Top of SUPPLIED INFORMATION

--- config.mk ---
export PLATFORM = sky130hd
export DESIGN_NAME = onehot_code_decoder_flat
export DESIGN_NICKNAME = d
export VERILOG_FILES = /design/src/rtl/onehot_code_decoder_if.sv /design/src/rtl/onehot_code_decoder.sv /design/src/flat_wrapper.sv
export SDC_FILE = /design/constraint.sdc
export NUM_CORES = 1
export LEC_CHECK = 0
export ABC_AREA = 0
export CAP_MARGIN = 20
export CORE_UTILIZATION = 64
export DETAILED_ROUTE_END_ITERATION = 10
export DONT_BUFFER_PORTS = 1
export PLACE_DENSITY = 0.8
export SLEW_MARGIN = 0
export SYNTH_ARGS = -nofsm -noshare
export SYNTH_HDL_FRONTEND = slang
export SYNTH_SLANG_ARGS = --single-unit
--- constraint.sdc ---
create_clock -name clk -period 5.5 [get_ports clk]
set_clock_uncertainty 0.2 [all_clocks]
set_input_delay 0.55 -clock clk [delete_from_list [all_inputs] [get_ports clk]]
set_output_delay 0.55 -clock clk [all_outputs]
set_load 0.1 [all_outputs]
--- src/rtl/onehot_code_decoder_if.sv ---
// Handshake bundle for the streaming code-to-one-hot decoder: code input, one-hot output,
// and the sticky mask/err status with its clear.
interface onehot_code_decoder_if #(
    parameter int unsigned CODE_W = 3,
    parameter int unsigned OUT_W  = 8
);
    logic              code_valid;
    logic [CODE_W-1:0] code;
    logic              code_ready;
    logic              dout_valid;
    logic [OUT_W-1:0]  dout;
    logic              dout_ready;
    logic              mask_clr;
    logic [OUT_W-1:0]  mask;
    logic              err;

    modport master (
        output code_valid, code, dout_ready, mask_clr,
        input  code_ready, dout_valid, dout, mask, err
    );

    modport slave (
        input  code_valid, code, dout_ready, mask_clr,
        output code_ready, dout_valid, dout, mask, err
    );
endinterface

Bottom of SUPPLIED INFORMATION
Top of SUPPLIED INFORMATION

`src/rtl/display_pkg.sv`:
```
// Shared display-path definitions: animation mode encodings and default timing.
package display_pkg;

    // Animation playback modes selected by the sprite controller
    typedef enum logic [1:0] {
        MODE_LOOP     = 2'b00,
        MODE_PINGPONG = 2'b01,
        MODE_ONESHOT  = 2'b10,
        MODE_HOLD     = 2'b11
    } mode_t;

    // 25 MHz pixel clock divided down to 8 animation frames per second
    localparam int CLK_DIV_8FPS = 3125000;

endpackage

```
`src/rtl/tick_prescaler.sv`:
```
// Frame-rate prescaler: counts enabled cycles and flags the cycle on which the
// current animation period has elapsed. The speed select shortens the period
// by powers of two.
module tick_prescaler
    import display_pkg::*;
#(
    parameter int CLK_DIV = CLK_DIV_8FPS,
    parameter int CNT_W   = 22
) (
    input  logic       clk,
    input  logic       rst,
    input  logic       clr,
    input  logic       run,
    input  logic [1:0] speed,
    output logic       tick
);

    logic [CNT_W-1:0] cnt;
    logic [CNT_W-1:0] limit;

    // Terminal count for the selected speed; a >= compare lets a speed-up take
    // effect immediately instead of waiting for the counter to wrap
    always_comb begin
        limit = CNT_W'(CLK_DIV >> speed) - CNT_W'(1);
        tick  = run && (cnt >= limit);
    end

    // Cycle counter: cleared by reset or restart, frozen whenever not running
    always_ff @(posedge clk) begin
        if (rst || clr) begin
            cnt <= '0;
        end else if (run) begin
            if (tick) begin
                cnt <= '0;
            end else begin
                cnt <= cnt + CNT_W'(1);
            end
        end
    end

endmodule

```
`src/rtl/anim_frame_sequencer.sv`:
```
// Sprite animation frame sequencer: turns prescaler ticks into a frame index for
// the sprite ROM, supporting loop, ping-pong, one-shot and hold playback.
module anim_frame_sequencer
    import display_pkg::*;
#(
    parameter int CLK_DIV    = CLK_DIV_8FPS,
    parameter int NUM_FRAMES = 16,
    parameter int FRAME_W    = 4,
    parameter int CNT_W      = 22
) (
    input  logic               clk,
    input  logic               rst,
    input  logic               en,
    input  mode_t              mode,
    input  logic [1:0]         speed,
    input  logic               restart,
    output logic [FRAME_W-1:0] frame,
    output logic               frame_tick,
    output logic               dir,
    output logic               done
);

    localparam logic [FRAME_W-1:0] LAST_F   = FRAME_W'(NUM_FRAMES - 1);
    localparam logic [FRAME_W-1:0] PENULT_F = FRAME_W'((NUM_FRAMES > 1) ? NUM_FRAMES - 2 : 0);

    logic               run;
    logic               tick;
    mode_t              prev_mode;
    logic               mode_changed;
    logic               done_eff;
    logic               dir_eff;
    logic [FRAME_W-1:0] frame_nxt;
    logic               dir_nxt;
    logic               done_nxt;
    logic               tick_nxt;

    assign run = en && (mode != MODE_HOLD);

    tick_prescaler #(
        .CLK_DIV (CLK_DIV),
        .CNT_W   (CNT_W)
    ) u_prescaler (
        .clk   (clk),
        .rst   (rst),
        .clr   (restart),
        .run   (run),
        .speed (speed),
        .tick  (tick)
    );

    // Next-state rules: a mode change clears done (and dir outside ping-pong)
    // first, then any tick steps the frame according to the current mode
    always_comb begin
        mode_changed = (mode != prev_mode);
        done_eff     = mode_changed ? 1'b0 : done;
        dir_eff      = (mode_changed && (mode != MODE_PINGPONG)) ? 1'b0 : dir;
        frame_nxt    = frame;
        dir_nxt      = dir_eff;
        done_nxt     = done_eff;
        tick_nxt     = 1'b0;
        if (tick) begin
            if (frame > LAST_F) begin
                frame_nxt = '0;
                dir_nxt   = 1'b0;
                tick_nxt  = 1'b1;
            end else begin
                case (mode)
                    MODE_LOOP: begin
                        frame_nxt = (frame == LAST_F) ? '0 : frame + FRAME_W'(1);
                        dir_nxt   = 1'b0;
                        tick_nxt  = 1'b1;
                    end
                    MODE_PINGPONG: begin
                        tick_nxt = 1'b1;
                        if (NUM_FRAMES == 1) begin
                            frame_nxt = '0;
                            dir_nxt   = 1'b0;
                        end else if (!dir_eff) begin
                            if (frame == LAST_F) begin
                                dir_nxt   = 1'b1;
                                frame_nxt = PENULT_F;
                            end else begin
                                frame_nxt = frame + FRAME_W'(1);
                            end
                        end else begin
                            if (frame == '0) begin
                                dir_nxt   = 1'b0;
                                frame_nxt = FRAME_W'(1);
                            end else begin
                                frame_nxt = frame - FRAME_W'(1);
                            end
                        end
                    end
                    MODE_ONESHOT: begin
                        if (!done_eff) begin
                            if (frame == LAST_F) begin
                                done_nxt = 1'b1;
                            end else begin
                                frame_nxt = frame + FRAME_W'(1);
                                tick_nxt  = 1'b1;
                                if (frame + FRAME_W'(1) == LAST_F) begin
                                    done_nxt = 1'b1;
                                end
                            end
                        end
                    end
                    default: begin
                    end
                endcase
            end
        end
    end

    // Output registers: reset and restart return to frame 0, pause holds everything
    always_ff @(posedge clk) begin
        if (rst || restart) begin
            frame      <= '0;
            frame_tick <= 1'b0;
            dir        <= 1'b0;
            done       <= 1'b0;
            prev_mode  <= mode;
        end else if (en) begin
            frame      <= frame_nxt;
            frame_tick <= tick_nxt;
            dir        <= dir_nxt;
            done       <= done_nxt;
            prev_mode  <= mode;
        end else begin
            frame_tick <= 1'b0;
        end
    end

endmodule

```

Bottom of SUPPLIED INFORMATION

WHAT IS REQUIRED —
All lines above from the one holding "parameter int unsigned CODE_W" to the one holding "endinterface", inclusive, are to be copied exactly; no other line is wanted.

RESPONSE FOR THIS EXERCISE —
    parameter int unsigned CODE_W = 3,
    parameter int unsigned OUT_W  = 8
);
    logic              code_valid;
    logic [CODE_W-1:0] code;
    logic              code_ready;
    logic              dout_valid;
    logic [OUT_W-1:0]  dout;
    logic              dout_ready;
    logic              mask_clr;
    logic [OUT_W-1:0]  mask;
    logic              err;

    modport master (
        output code_valid, code, dout_ready, mask_clr,
        input  code_ready, dout_valid, dout, mask, err
    );

    modport slave (
        input  code_valid, code, dout_ready, mask_clr,
        output code_ready, dout_valid, dout, mask, err
    );
endinterface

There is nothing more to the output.